In consideration of the mutual covenants contained in this Agreement and the disclosure by SFC to Supplier of information, SFC and Supplier agree as follows:
1.DEFINITION. “Confidential Information” means, information: (i) disclosed to or known by Supplier as a consequence of Supplier’s engagement by, or business dealings with, SFC; (ii) not generally known outside SFC; and (iii) which relates to the business of SFC. By way of illustration, but not limitation, Confidential Information includes, but is not limited to, any and all information, whether in tangible or intangible form, concerning the products, prices and pricing strategies, technology, software, services and supplies used, purchasing, accounting, marketing (including but not limited to customer lists and contacts), merchandising, selling and servicing, business methods and strategic plans, trade secrets, techniques, marketing plans, strategies, forecasts, financial and cost information, concepts, know how, improvements, proposals, products, systems, supplier lists, employee lists, and projects of SFC.
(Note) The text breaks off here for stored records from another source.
## src/sv/assert_macros.svh

```systemverilog
// Assertion macros shared by the dimmer RTL.
// Each macro samples on the rising edge of clk and is disabled while rst_n is low.
`ifndef ASSERT_MACROS_SVH
`define ASSERT_MACROS_SVH

// A property that must hold at every clock edge.
`define MPCD_ASSERT(label, prop, msg) \
    label: assert property (@(posedge clk) disable iff (!rst_n) (prop)) \
        else $error(msg);

// When the antecedent holds, the consequent must hold in the next cycle.
`define MPCD_ASSERT_NEXT(label, ante, cons, msg) \
    label: assert property (@(posedge clk) disable iff (!rst_n) (ante) |=> (cons)) \
        else $error(msg);

`endif

```

## src/sv/mpcd_pkg.sv

```systemverilog
`timescale 1ns / 1ps

package mpcd_pkg;

    // Fixed field widths of the transaction payloads.
    localparam int ACTION_W = 2;
    localparam int CHAN_W   = 5;
    localparam int LEVEL_W  = 7;
    localparam int DRIVE_W  = 17;

    // Default configuration of the block.
    localparam int CHANNELS_DEF  = 17;
    localparam int LEVEL_MAX_DEF = 100;

    typedef enum logic [ACTION_W-1:0] {
        ACT_TICK       = 2'd0,
        ACT_ZERO_CROSS = 2'd1,
        ACT_WRITE      = 2'd2
    } action_t;

    typedef enum logic [1:0] {
        ST_IDLE,
        ST_SWEEP,
        ST_FINISH
    } state_t;

endpackage

```

## src/sv/multichannel_phase_cut_dimmer_top.sv

```systemverilog
`timescale 1ns / 1ps

// Channel   Direction  Handshake            Payload
// input     in         in_valid / in_stall  action, channel, level
// output    out        out_valid / out_stall drive
//
// A timer tick or a zero-cross transaction holds off the next acceptance until its
// channel sweep has run and its drive word is in the output register; the sweep
// reads one channel's levels from the level memories and decides it in the shared
// compare unit each cycle. A level write, or an unused action code, needs no sweep.
// Reset is asynchronous and active low; it clears the phase step, all drive bits
// and the level memories' valid bits, so that every level reads as zero.
// A stalled output holds its transaction in the output register. The input is stalled
// while a sweep runs or waits to report, or while that register is full and stalled.

module multichannel_phase_cut_dimmer_top #(
    parameter int CHANNELS  = mpcd_pkg::CHANNELS_DEF,
    parameter int LEVEL_MAX = mpcd_pkg::LEVEL_MAX_DEF
) (
    input  logic                          clk,
    input  logic                          rst_n,
    input  logic                          in_valid,
    output logic                          in_stall,
    input  logic [mpcd_pkg::ACTION_W-1:0] action,
    input  logic [mpcd_pkg::CHAN_W-1:0]   channel,
    input  logic [mpcd_pkg::LEVEL_W-1:0]  level,
    output logic                          out_valid,
    input  logic                          out_stall,
    output logic [mpcd_pkg::DRIVE_W-1:0]  drive
);

    import mpcd_pkg::*;

    // Address width of the per-channel level memories and width of a stored level.
    localparam int AW = (CHANNELS > 1) ? $clog2(CHANNELS) : 1;
    localparam int LW = $clog2(LEVEL_MAX + 1);

    logic          pend_wr_en;
    logic [AW-1:0] pend_wr_addr;
    logic [LW-1:0] pend_wr_data;
    logic          act_wr_en;
    logic [AW-1:0] act_wr_addr;
    logic [LW-1:0] act_wr_data;
    logic          rd_en;
    logic [AW-1:0] rd_addr;
    logic [LW-1:0] pend_rd_data;
    logic [LW-1:0] act_rd_data;

    // The sequencer owns the phase step, the drive bits and both handshakes.
    mpcd_ctrl #(
        .CHANNELS  (CHANNELS),
        .LEVEL_MAX (LEVEL_MAX),
        .AW        (AW),
        .LW        (LW)
    ) u_ctrl (
        .clk          (clk),
        .rst_n        (rst_n),
        .in_valid     (in_valid),
        .in_stall     (in_stall),
        .action       (action),
        .channel      (channel),
        .level        (level),
        .out_valid    (out_valid),
        .out_stall    (out_stall),
        .drive        (drive),
        .pend_wr_en   (pend_wr_en),
        .pend_wr_addr (pend_wr_addr),
        .pend_wr_data (pend_wr_data),
        .act_wr_en    (act_wr_en),
        .act_wr_addr  (act_wr_addr),
        .act_wr_data  (act_wr_data),
        .rd_en        (rd_en),
        .rd_addr      (rd_addr),
        .pend_rd_data (pend_rd_data),
        .act_rd_data  (act_rd_data)
    );

    // Pending levels, written by level-write transactions.
    mpcd_level_ram #(
        .DEPTH (CHANNELS),
        .AW    (AW),
        .DW    (LW)
    ) u_pend_ram (
        .clk     (clk),
        .rst_n   (rst_n),
        .wr_en   (pend_wr_en),
        .wr_addr (pend_wr_addr),
        .wr_data (pend_wr_data),
        .rd_en   (rd_en),
        .rd_addr (rd_addr),
        .rd_data (pend_rd_data)
    );

    // Active levels, loaded from the pending levels during a sweep.
    mpcd_level_ram #(
        .DEPTH (CHANNELS),
        .AW    (AW),
        .DW    (LW)
    ) u_act_ram (
        .clk     (clk),
        .rst_n   (rst_n),
        .wr_en   (act_wr_en),
        .wr_addr (act_wr_addr),
        .wr_data (act_wr_data),
        .rd_en   (rd_en),
        .rd_addr (rd_addr),
        .rd_data (act_rd_data)
    );

endmodule

```

## src/sv/mpcd_level_ram.sv

```systemverilog
`timescale 1ns / 1ps

module mpcd_level_ram #(
    parameter int DEPTH = mpcd_pkg::CHANNELS_DEF,
    parameter int AW    = 5,
    parameter int DW    = 7
) (
    input  logic          clk,
    input  logic          rst_n,
    input  logic          wr_en,
    input  logic [AW-1:0] wr_addr,
    input  logic [DW-1:0] wr_data,
    input  logic          rd_en,
    input  logic [AW-1:0] rd_addr,
    output logic [DW-1:0] rd_data
);

    import mpcd_pkg::*;

    // Entries that have never been written since reset read as zero.
    logic [DW-1:0]    mem [DEPTH];
    logic [DEPTH-1:0] valid_reg;
    logic [DW-1:0]    rdata_reg;
    logic             rvalid_reg;

    always_ff @(posedge clk)
    begin
        if (wr_en)
        begin
            mem[wr_addr] <= wr_data;
        end
        if (rd_en)
        begin
            rdata_reg <= mem[rd_addr];
        end
    end

    always_ff @(posedge clk or negedge rst_n)
    begin
        if (!rst_n)
        begin
            valid_reg  <= '0;
            rvalid_reg <= 1'b0;
        end
        else
        begin
            if (wr_en)
            begin
                valid_reg[wr_addr] <= 1'b1;
            end
            if (rd_en)
            begin
                rvalid_reg <= valid_reg[rd_addr];
            end
        end
    end

    assign rd_data = rvalid_reg ? rdata_reg : '0;

endmodule

```

## src/sv/mpcd_ctrl.sv

```systemverilog
`timescale 1ns / 1ps
`include "assert_macros.svh"

module mpcd_ctrl #(
    parameter int CHANNELS  = mpcd_pkg::CHANNELS_DEF,
    parameter int LEVEL_MAX = mpcd_pkg::LEVEL_MAX_DEF,
    parameter int AW        = 5,
    parameter int LW        = 7
) (
    input  logic                         clk,
    input  logic                         rst_n,
    input  logic                         in_valid,
    output logic                         in_stall,
    input  logic [mpcd_pkg::ACTION_W-1:0] action,
    input  logic [mpcd_pkg::CHAN_W-1:0]   channel,
    input  logic [mpcd_pkg::LEVEL_W-1:0]  level,
    output logic                         out_valid,
    input  logic                         out_stall,
    output logic [mpcd_pkg::DRIVE_W-1:0]  drive,
    output logic                         pend_wr_en,
    output logic [AW-1:0]                pend_wr_addr,
    output logic [LW-1:0]                pend_wr_data,
    output logic                         act_wr_en,
    output logic [AW-1:0]                act_wr_addr,
    output logic [LW-1:0]                act_wr_data,
    output logic                         rd_en,
    output logic [AW-1:0]                rd_addr,
    input  logic [LW-1:0]                pend_rd_data,
    input  logic [LW-1:0]                act_rd_data
);

    import mpcd_pkg::*;

    localparam int CW         = $clog2(CHANNELS + 1);
    localparam int SAT_W      = LEVEL_W + 1;
    localparam int CHAN_CMP_W = CHAN_W + 2;

    state_t            state_reg,     state_next;
    logic [CW-1:0]     cnt_reg,       cnt_next;
    logic [LW-1:0]     step_reg,      step_next;
    logic              is_zc_reg,     is_zc_next;
    logic              proc_valid_reg, proc_valid_next;
    logic [AW-1:0]     proc_idx_reg,  proc_idx_next;
    logic [CHANNELS-1:0] drive_reg,   drive_next;
    logic              out_valid_reg, out_valid_next;
    logic [DRIVE_W-1:0] drive_out_reg, drive_out_next;

    logic               accept;
    logic               out_free;
    logic               period_end;
    logic               sweep_more;
    logic [SAT_W-1:0]   level_ext;
    logic [DRIVE_W-1:0] drive_pack;

    // Only the low channels appear on the drive port.
    for (genvar b = 0; b < DRIVE_W; b++)
    begin : g_pack
        if (b < CHANNELS)
        begin : g_on
            assign drive_pack[b] = drive_reg[b];
        end
        else
        begin : g_off
            assign drive_pack[b] = 1'b0;
        end
    end

    assign in_stall   = (state_reg != ST_IDLE) || (out_valid_reg && out_stall);
    assign accept     = in_valid && !in_stall;
    assign out_free   = !out_valid_reg || !out_stall;
    assign period_end = step_reg >= LW'(LEVEL_MAX);
    assign sweep_more = cnt_reg < CW'(CHANNELS);
    assign level_ext  = {1'b0, level};

    assign pend_wr_addr = AW'(channel);
    assign pend_wr_data = (level_ext > SAT_W'(LEVEL_MAX)) ? LW'(LEVEL_MAX) : LW'(level_ext);
    assign act_wr_addr  = proc_idx_reg;
    assign rd_addr      = cnt_reg[AW-1:0];

    assign out_valid = out_valid_reg;
    assign drive     = drive_out_reg;

    always_ff @(posedge clk or negedge rst_n)
    begin
        if (!rst_n)
        begin
            state_reg      <= ST_IDLE;
            cnt_reg        <= '0;
            step_reg       <= '0;
            is_zc_reg      <= 1'b0;
            proc_valid_reg <= 1'b0;
            drive_reg      <= '0;
            out_valid_reg  <= 1'b0;
        end
        else
        begin
            state_reg      <= state_next;
            cnt_reg        <= cnt_next;
            step_reg       <= step_next;
            is_zc_reg      <= is_zc_next;
            proc_valid_reg <= proc_valid_next;
            drive_reg      <= drive_next;
            out_valid_reg  <= out_valid_next;
        end
    end

    always_ff @(posedge clk)
    begin
        proc_idx_reg  <= proc_idx_next;
        drive_out_reg <= drive_out_next;
    end

    always_comb
    begin
        state_next      = state_reg;
        cnt_next        = cnt_reg;
        step_next       = step_reg;
        is_zc_next      = is_zc_reg;
        proc_valid_next = 1'b0;
        proc_idx_next   = proc_idx_reg;
        drive_next      = drive_reg;
        out_valid_next  = out_valid_reg;
        drive_out_next  = drive_out_reg;
        pend_wr_en      = 1'b0;
        act_wr_en       = 1'b0;
        act_wr_data     = pend_rd_data;
        rd_en           = 1'b0;

        if (out_valid_reg && !out_stall)
        begin
            out_valid_next = 1'b0;
        end

        unique case (state_reg)
            ST_IDLE:
            begin
                if (accept)
                begin
                    unique case (action)
                        ACT_TICK:
                        begin
                            is_zc_next = 1'b0;
                            cnt_next   = '0;
                            state_next = ST_SWEEP;
                        end
                        ACT_ZERO_CROSS:
                        begin
                            is_zc_next = 1'b1;
                            step_next  = '0;
                            cnt_next   = '0;
                            state_next = ST_SWEEP;
                        end
                        ACT_WRITE:
                        begin
                            pend_wr_en     = CHAN_CMP_W'(channel) < CHAN_CMP_W'(CHANNELS);
                            out_valid_next = 1'b1;
                            drive_out_next = drive_pack;
                        end
                        default:
                        begin
                            out_valid_next = 1'b1;
                            drive_out_next = drive_pack;
                        end
                    endcase
                end
            end
            ST_SWEEP:
            begin
                // Read channel cnt while the channel before it is decided.
                rd_en           = sweep_more;
                proc_valid_next = sweep_more;
                proc_idx_next   = cnt_reg[AW-1:0];
                cnt_next        = cnt_reg + CW'(1);
                if (!sweep_more)
                begin
                    state_next = ST_FINISH;
                    if (!is_zc_reg)
                    begin
                        step_next = period_end ? '0 : step_reg + LW'(1);
                    end
                end
            end
            ST_FINISH:
            begin
                if (out_free)
                begin
                    out_valid_next = 1'b1;
                    drive_out_next = drive_pack;
                    state_next     = ST_IDLE;
                end
            end
            default:
            begin
                state_next = ST_IDLE;
            end
        endcase

        // Shared compare unit: one channel is decided each cycle.
        if (proc_valid_reg)
        begin
            if (is_zc_reg)
            begin
                act_wr_en = 1'b1;
            end
            else if ((pend_rd_data != '0) || (act_rd_data != '0))
            begin
                priority if (step_reg == act_rd_data)
                begin
                    drive_next[proc_idx_reg] = 1'b0;
                end
                else if (step_reg == '0)
                begin
                    drive_next[proc_idx_reg] = 1'b1;
                end
                else if (period_end)
                begin
                    act_wr_en = 1'b1;
                end
            end
        end
    end

    `MPCD_ASSERT(a_step_range, step_reg <= LW'(LEVEL_MAX), "phase step beyond maximum level")
    `MPCD_ASSERT_NEXT(a_step_held, (state_reg == ST_SWEEP) && sweep_more, $stable(step_reg), "phase step moved during a channel sweep")
    `MPCD_ASSERT_NEXT(a_zc_clears, accept && (action == ACT_ZERO_CROSS), step_reg == '0, "zero-cross did not clear the phase step")
    `MPCD_ASSERT_NEXT(a_drive_quiet, !proc_valid_reg, $stable(drive_reg), "drive changed outside channel processing")
    `MPCD_ASSERT(a_proc_in_sweep, !proc_valid_reg || (state_reg == ST_SWEEP), "channel processed outside a sweep")

endmodule

```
2.DUTY OF NON-DISCLOSURE.Supplier shall not, without the prior written consent of SFC, disclose any Confidential Information to any third party and shall not use any Confidential Information except pursuant to and in the course of Supplier's business dealings and transactions with SFC; provided, however, that Supplier shall have no liability to SFC under this Agreement with respect to the disclosure and/or use of any such Confidential Information as Supplier can establish that the information:
(a) was previously known to Supplier other than through disclosure by Shamrock or a subsidiary of Shamrock, as evidenced by Supplier’s records;
(b) becomes publicly available after disclosure by the disclosing party through no fault of the Supplier;
(c) is subsequently otherwise acquired by Supplier from a third party having an independent right to disclose the information;
(d) has become publicly known through no fault of Supplier;
(e) is required by law or regulation to be disclosed, provided Supplier will promptly notify Shamrock of any such requirement; or,
(f) is independently developed without using the Confidential information.

Supplier shall take all security precautions as are necessary to protect from disclosure and to keep confidential the Confidential Information. Supplier shall also return all Confidential Information, including any copies, upon the termination of any Supplier/Customer relationship with SFC. Supplier agrees that all proprietary information is and shall remain the exclusive property of SFC and neither Supplier nor any third party shall obtain any rights to this information.
3. INJUNCTIVE RELIEF. Supplier acknowledges and agrees that, in the event of a material, unauthorized use or disclosure by Supplier of Confidential Information in breach of the provisions of this Agreement, SFC may suffer irreparable injury not compensable by money damages and for which SFC will not have an adequate remedy available at law. Accordingly, if SFC institutes an action or proceeding to enforce the provisions of this Agreement, SFC shall be entitled to seek to obtain such injunctive and/or other equitable relief from a court of competent jurisdiction without the posting of bond, as may be necessary or appropriate to prevent or curtail any such breach, threatened or actual. Supplier further agrees that in the event SFC is forced to employ an attorney to enforce any of its rights under this Confidentiality Agreement, it shall be entitled to recover its reasonable attorneys’ fees and all costs of proceedings incurred in enforcing this Agreement.
4. GOVERNING LAW; VENUE. This Agreement shall be governed and construed in accordance with the laws of the Arizona without regard to its conflict of law provisions and each of the parties hereby consents to the exclusive jurisdiction of, and venue in, any state or federal court of competent jurisdiction located in Maricopa County, Arizona
5.SEVERABILITY. If any provision of this Agreement should be held invalid or unenforceable in a court of law in any jurisdiction, such invalidity or unenforceability shall not affect the enforceability of this Agreement or any other provision hereof. In addition, the parties agree that it is their intention that such provision shall be construed in a manner designed to effectuate the purposes of this Agreement to the fullest extent enforceable under applicable law.
6.FINAL AGREEMENT. This Agreement is the final and entire agreement between the parties with regard to the subject matter hereof, and all previous discussions, promises, representations, and agreements relative hereto are hereby superseded.